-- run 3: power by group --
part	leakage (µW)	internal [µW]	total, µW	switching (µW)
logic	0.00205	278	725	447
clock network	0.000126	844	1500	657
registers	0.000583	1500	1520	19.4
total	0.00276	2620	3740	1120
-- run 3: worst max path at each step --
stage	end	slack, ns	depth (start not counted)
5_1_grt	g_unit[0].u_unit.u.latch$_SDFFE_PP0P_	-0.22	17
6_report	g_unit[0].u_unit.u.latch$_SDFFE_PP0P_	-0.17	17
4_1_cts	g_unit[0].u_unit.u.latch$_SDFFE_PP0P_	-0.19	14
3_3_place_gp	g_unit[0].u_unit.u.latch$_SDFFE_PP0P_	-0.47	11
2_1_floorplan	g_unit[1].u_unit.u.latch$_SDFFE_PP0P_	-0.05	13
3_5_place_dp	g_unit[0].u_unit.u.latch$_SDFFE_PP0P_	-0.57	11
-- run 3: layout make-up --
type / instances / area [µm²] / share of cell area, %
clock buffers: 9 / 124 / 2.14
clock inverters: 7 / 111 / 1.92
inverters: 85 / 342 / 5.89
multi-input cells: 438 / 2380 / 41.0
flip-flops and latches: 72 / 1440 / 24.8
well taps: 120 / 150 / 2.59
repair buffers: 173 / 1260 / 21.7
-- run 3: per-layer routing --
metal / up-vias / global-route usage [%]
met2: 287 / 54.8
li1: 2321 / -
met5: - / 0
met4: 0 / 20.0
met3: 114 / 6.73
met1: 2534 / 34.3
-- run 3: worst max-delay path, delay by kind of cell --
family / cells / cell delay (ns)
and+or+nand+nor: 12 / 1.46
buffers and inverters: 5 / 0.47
════════
Reproduce each line of the records in which the word "worst" appears.

-- run 3: worst max path at each step --
-- run 3: worst max-delay path, delay by kind of cell --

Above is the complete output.